Collected data

--------

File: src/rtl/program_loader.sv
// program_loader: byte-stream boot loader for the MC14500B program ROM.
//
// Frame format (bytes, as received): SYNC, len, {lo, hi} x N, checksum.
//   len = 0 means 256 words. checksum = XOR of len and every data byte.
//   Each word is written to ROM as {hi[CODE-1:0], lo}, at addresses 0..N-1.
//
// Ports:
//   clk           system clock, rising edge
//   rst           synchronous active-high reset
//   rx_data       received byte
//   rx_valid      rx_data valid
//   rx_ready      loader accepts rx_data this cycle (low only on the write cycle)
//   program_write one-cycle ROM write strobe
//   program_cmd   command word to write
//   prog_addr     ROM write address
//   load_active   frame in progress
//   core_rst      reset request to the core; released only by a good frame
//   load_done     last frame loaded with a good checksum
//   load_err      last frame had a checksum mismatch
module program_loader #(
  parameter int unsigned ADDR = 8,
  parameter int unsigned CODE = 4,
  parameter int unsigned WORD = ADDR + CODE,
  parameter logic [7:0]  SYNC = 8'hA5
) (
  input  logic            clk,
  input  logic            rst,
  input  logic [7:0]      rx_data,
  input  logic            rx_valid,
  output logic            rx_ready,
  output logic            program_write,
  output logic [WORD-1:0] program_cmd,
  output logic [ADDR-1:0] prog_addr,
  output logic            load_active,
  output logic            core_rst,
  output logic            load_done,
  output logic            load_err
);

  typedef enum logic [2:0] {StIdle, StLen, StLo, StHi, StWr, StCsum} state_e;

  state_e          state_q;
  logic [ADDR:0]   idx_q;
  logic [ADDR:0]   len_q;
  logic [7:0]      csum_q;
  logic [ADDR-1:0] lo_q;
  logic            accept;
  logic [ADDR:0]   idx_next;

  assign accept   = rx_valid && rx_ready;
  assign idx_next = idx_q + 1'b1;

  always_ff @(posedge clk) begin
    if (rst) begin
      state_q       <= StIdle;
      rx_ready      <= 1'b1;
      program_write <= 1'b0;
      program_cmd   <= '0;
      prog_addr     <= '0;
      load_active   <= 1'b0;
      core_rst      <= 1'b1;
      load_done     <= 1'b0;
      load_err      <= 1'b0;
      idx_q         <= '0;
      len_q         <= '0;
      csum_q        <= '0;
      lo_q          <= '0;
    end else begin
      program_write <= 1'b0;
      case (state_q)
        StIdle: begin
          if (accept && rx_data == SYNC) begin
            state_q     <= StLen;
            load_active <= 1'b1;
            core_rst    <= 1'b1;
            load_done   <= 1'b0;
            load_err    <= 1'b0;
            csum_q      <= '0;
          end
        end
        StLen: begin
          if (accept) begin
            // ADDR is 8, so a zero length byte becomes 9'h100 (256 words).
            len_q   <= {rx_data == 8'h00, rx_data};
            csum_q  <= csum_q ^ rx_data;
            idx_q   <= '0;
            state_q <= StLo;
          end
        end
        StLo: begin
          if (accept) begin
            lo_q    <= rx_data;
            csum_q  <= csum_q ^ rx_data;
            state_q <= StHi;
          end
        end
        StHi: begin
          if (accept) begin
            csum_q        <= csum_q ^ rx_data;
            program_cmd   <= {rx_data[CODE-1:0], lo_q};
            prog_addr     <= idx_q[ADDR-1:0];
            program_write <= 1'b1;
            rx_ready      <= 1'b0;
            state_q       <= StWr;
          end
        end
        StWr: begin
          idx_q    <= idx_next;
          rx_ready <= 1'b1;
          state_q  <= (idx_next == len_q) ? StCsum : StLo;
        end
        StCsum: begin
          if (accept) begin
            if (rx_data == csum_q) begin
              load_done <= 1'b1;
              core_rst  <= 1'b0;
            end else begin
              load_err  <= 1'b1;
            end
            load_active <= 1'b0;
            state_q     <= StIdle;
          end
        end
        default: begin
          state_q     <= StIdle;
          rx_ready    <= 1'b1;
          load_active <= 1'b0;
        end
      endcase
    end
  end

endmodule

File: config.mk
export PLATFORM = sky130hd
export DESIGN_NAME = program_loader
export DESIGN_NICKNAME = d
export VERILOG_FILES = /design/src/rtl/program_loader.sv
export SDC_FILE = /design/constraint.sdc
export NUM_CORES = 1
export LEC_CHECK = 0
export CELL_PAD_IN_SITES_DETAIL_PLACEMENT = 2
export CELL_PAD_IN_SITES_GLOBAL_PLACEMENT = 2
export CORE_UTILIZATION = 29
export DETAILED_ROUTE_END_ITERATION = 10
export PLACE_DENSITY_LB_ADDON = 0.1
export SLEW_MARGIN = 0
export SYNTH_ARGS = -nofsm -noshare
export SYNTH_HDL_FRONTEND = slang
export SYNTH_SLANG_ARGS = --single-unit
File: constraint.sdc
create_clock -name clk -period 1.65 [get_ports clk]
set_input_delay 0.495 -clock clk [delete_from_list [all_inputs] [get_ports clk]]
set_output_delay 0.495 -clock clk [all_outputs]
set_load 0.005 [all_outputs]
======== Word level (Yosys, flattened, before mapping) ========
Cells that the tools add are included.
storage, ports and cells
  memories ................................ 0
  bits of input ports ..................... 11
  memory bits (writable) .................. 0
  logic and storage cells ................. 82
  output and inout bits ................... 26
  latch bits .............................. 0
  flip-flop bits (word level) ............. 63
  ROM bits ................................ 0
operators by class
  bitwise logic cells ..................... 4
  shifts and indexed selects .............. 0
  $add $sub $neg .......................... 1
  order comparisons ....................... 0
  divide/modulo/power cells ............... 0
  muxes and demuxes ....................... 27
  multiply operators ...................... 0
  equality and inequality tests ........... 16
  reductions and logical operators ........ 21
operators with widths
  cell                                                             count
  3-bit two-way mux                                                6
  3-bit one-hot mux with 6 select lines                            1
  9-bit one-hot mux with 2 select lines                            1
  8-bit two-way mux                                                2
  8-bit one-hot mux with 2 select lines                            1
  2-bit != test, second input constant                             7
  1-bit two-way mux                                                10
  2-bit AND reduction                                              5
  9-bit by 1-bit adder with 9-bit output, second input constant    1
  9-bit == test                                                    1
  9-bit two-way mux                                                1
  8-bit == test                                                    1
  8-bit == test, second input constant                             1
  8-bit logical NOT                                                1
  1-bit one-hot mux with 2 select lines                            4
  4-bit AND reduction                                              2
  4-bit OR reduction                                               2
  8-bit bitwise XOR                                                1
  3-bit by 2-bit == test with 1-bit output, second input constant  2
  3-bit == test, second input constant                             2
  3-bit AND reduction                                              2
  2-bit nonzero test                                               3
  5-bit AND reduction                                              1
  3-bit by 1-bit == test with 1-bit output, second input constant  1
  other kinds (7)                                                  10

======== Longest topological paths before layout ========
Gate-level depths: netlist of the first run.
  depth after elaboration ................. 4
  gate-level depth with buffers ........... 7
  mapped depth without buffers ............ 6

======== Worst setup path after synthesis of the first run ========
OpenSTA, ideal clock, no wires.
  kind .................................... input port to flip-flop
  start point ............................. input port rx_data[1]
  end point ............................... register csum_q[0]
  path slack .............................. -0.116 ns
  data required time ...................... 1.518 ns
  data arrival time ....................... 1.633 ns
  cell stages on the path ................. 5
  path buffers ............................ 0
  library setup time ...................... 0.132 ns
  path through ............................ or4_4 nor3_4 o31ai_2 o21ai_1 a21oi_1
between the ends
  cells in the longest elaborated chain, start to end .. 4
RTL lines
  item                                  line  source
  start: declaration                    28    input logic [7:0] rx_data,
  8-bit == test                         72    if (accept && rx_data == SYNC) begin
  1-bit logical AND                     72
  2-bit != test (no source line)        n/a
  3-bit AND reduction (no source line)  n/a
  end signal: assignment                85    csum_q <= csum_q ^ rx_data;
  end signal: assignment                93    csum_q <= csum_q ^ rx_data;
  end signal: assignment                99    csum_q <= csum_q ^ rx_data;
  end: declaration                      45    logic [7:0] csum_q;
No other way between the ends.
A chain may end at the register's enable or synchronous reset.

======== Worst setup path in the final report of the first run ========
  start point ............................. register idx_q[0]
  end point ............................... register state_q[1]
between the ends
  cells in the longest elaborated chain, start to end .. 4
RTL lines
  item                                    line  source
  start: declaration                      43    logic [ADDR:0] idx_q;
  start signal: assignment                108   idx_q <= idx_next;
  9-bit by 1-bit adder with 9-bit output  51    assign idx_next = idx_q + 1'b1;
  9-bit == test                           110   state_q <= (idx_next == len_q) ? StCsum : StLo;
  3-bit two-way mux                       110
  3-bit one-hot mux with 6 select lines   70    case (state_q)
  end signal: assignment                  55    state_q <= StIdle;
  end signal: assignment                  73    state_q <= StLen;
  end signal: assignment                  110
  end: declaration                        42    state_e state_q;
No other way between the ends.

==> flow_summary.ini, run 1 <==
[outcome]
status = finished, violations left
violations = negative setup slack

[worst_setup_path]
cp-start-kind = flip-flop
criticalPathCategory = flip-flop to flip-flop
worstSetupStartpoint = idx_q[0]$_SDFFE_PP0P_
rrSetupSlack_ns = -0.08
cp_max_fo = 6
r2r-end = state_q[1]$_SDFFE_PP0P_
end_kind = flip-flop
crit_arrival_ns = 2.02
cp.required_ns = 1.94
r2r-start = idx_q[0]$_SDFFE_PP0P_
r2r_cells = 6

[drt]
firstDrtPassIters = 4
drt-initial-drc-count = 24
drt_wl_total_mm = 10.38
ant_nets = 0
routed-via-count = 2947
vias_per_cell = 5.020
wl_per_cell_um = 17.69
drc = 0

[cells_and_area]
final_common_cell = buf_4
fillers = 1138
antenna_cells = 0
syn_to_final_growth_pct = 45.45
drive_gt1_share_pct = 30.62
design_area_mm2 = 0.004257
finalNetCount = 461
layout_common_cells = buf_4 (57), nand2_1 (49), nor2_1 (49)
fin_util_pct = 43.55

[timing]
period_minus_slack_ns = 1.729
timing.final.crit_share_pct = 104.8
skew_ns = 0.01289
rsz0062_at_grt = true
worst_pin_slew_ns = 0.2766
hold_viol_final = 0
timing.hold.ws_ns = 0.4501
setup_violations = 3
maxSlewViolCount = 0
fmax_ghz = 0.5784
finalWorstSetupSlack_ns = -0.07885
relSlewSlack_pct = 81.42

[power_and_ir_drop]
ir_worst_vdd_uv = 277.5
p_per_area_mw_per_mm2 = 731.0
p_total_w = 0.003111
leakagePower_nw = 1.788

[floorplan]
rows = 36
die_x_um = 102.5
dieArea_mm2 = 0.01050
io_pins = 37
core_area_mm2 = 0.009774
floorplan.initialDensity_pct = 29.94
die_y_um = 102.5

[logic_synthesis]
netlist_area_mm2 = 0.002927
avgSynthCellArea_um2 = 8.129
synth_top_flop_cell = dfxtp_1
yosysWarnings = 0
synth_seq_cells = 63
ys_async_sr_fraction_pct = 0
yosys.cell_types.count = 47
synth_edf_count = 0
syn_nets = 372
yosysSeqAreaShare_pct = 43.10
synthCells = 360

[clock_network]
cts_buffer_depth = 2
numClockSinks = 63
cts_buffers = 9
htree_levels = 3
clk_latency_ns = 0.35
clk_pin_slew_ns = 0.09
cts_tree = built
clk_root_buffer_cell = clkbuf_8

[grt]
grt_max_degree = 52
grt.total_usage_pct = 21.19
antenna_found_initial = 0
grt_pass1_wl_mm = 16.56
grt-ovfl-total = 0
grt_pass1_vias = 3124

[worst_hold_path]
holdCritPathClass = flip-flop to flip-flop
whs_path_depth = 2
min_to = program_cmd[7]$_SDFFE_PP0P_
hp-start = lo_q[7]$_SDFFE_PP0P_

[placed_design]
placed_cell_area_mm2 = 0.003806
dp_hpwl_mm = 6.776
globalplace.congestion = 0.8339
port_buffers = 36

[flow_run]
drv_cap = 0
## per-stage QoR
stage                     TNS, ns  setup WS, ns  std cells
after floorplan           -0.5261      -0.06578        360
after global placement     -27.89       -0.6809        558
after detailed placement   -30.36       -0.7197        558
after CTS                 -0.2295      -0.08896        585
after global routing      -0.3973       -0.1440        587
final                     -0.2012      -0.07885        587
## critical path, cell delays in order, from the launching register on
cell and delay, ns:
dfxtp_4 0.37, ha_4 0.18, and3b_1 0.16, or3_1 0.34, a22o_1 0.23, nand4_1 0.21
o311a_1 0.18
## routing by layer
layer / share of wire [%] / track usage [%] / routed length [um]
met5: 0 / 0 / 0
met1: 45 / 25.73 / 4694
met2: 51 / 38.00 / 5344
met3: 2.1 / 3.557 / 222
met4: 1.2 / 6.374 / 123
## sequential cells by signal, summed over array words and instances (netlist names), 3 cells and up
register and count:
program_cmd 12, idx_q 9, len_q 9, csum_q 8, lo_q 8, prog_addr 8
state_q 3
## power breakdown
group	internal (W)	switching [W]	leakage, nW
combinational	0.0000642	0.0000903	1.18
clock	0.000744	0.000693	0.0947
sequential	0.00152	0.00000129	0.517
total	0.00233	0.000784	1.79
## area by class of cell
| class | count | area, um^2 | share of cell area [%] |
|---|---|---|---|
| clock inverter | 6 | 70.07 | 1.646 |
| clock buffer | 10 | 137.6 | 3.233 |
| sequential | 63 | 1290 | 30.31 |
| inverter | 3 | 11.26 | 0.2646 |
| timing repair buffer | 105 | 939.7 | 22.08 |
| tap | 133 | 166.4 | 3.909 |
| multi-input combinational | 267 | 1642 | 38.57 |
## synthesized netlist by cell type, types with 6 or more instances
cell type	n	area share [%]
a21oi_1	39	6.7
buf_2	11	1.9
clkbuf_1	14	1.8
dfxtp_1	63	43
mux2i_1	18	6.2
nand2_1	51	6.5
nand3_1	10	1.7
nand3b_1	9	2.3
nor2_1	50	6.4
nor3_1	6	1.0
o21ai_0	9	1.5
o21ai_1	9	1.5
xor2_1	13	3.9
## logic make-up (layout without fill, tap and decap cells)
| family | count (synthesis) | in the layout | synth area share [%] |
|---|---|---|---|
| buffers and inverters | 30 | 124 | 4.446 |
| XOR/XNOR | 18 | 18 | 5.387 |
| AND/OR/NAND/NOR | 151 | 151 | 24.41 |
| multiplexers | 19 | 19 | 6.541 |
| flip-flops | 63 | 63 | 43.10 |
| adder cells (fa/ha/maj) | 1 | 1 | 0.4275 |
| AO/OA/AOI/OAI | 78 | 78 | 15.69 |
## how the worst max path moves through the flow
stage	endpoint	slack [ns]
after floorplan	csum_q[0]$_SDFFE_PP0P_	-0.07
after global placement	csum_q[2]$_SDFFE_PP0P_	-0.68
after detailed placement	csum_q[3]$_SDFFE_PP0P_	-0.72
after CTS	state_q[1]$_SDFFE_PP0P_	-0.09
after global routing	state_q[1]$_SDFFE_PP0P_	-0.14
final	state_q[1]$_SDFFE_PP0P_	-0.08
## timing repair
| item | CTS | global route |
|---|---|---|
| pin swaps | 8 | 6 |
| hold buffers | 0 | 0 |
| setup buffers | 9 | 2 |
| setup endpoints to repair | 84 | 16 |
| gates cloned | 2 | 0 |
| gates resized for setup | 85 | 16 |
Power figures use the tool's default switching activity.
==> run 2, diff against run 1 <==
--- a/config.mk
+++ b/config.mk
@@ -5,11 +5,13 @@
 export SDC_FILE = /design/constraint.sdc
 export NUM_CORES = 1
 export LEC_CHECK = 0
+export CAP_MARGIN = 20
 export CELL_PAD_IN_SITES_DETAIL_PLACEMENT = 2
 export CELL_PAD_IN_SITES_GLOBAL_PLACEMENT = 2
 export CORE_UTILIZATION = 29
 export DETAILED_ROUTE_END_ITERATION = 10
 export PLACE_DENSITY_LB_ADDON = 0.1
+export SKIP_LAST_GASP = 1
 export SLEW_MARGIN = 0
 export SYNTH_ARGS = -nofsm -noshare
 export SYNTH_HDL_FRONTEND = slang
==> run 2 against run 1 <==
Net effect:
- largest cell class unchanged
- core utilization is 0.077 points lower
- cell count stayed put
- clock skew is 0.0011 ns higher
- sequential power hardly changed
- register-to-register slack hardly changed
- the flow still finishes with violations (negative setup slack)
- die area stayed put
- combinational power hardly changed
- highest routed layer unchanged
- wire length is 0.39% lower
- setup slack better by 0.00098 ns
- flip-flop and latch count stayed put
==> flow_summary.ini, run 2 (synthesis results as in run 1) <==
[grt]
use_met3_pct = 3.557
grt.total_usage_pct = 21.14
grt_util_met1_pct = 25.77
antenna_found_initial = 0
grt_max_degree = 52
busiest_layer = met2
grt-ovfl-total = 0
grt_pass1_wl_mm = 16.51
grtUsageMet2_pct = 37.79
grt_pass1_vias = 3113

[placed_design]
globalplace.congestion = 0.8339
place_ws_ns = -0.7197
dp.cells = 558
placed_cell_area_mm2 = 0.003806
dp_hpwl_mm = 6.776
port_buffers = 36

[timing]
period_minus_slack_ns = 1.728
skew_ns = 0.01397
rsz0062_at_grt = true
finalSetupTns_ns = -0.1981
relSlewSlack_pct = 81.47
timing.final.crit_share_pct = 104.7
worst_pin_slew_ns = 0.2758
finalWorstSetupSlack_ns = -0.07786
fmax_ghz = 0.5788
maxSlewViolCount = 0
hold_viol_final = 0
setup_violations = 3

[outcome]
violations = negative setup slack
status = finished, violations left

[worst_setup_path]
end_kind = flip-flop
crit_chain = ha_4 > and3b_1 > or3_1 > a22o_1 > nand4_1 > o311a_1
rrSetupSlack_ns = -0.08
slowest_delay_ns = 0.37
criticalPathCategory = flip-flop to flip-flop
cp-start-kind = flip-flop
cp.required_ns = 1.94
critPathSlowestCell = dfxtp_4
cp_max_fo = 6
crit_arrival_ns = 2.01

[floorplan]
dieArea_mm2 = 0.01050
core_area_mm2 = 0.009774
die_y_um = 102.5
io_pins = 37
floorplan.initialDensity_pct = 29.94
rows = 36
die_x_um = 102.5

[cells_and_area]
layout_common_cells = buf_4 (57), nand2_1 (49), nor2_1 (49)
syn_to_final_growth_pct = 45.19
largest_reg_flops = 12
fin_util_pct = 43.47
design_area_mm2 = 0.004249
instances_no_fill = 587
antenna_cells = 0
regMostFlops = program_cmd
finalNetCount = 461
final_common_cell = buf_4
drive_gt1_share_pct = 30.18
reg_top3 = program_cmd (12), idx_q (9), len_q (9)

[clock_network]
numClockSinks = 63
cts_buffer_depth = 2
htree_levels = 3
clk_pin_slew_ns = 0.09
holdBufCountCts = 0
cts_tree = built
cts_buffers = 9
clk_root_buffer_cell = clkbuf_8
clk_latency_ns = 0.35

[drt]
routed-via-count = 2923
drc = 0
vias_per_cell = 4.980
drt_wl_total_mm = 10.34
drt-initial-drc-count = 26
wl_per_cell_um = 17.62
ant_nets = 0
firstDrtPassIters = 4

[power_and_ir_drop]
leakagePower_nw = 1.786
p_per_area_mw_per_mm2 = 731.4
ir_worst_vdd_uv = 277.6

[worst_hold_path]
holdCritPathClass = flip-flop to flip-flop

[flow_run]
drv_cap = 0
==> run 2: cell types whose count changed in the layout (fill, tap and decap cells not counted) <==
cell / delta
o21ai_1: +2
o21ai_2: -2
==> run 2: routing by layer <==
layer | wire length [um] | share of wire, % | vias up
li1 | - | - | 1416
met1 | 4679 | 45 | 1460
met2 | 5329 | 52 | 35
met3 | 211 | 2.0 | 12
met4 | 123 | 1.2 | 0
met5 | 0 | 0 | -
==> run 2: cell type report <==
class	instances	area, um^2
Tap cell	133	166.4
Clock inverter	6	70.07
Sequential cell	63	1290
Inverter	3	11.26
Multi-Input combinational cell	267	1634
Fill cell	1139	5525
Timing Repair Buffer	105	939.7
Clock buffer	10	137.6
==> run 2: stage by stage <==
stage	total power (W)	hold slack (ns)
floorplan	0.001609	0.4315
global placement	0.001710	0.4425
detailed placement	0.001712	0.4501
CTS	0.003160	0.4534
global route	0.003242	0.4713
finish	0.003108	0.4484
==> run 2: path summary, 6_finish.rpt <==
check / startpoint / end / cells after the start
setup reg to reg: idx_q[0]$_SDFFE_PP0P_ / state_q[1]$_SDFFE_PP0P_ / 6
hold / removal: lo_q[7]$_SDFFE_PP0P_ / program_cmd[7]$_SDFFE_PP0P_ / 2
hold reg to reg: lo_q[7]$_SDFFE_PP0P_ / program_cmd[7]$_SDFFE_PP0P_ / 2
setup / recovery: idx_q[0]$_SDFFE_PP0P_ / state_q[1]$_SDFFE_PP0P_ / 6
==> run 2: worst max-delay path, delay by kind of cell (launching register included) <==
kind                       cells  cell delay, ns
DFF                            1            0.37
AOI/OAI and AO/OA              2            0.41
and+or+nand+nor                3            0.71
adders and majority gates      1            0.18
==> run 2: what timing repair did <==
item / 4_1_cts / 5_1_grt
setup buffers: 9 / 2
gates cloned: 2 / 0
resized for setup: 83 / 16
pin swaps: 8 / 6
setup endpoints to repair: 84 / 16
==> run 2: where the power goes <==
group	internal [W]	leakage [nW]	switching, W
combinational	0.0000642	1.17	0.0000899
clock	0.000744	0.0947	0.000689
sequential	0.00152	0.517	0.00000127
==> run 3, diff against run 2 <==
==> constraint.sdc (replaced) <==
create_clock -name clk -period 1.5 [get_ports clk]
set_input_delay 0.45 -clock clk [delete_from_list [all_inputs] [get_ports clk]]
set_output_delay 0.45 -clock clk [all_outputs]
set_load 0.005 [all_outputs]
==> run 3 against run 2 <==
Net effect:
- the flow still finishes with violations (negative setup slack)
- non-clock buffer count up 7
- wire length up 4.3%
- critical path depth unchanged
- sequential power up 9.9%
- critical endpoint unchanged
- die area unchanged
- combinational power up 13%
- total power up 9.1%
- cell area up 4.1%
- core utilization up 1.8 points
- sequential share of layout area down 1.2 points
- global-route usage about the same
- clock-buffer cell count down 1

--------

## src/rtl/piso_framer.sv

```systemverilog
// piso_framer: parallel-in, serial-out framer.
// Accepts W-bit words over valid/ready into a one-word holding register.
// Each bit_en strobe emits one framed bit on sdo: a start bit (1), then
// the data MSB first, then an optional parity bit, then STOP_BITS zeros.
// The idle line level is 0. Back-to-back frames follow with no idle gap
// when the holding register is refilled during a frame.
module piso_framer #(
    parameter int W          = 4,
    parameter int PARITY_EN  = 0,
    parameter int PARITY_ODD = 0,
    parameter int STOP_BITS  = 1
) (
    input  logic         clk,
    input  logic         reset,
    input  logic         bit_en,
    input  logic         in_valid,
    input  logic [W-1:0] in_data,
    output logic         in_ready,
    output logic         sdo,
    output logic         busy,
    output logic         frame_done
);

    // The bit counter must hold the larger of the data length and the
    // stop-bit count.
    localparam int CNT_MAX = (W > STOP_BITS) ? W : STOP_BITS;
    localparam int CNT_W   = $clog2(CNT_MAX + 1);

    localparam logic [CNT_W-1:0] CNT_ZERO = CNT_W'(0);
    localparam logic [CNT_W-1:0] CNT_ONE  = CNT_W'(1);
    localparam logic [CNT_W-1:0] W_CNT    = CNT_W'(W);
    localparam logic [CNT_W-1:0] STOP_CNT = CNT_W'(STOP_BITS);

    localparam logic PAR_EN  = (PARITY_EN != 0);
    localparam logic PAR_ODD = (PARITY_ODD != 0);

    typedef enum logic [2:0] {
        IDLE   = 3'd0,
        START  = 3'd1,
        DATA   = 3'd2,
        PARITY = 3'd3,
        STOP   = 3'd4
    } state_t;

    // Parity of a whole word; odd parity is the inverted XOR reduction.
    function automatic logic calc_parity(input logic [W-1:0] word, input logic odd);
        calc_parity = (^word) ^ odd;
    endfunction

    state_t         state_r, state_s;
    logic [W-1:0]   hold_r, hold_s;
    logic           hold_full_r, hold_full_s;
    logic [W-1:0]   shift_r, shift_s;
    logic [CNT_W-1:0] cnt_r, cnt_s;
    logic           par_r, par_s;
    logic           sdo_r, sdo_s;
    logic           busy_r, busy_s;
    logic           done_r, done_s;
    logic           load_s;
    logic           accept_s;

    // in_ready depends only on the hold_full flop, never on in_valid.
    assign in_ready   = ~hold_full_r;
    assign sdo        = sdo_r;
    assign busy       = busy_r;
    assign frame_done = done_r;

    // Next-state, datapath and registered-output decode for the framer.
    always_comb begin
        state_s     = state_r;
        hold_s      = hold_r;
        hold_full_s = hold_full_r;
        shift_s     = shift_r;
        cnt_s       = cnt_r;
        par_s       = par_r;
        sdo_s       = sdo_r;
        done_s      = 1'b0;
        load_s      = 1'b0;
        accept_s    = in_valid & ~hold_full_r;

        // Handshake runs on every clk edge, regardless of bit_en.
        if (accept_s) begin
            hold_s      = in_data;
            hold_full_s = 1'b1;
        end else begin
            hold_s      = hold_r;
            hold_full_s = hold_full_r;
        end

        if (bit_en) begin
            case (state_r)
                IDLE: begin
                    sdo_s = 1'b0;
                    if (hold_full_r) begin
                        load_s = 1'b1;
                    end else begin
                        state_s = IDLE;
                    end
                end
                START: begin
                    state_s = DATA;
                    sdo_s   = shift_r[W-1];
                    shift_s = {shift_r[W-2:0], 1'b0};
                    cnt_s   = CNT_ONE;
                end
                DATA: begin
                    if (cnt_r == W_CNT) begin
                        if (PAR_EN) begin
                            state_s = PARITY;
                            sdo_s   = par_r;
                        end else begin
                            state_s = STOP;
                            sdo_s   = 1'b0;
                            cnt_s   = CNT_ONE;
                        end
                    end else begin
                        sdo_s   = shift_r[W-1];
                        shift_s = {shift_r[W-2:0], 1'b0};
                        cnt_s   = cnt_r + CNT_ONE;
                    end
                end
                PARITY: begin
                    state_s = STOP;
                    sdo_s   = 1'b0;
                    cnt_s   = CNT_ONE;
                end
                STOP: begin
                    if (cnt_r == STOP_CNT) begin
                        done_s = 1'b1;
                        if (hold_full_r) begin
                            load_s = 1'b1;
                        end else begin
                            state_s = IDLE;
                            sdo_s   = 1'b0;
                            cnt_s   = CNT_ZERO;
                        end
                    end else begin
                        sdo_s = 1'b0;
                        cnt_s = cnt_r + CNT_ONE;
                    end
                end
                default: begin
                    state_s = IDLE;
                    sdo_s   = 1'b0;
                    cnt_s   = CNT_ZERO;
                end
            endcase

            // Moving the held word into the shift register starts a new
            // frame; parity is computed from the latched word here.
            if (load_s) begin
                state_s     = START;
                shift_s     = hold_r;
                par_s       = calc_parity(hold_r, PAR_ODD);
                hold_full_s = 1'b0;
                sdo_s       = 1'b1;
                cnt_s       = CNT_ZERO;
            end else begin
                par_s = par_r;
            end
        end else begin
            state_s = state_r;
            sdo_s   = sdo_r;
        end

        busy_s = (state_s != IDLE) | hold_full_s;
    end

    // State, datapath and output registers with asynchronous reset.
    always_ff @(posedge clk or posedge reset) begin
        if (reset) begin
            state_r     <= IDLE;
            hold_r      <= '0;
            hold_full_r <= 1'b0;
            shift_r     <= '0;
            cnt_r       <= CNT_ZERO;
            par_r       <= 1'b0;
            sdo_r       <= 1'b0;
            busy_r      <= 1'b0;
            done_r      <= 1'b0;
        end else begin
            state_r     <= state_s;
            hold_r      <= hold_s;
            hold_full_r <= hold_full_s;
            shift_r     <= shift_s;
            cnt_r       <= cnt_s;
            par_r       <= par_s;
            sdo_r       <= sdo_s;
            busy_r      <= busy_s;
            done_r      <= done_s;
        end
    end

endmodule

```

--------

Exercise aim: Set down, exactly as they stand above, the lines starting with the line with "path buffers ............................ 0" and going on through the line with "input logic [7:0]", and no others.

Answer space:
  path buffers ............................ 0
  library setup time ...................... 0.132 ns
  path through ............................ or4_4 nor3_4 o31ai_2 o21ai_1 a21oi_1
between the ends
  cells in the longest elaborated chain, start to end .. 4
RTL lines
  item                                  line  source
  start: declaration                    28    input logic [7:0] rx_data,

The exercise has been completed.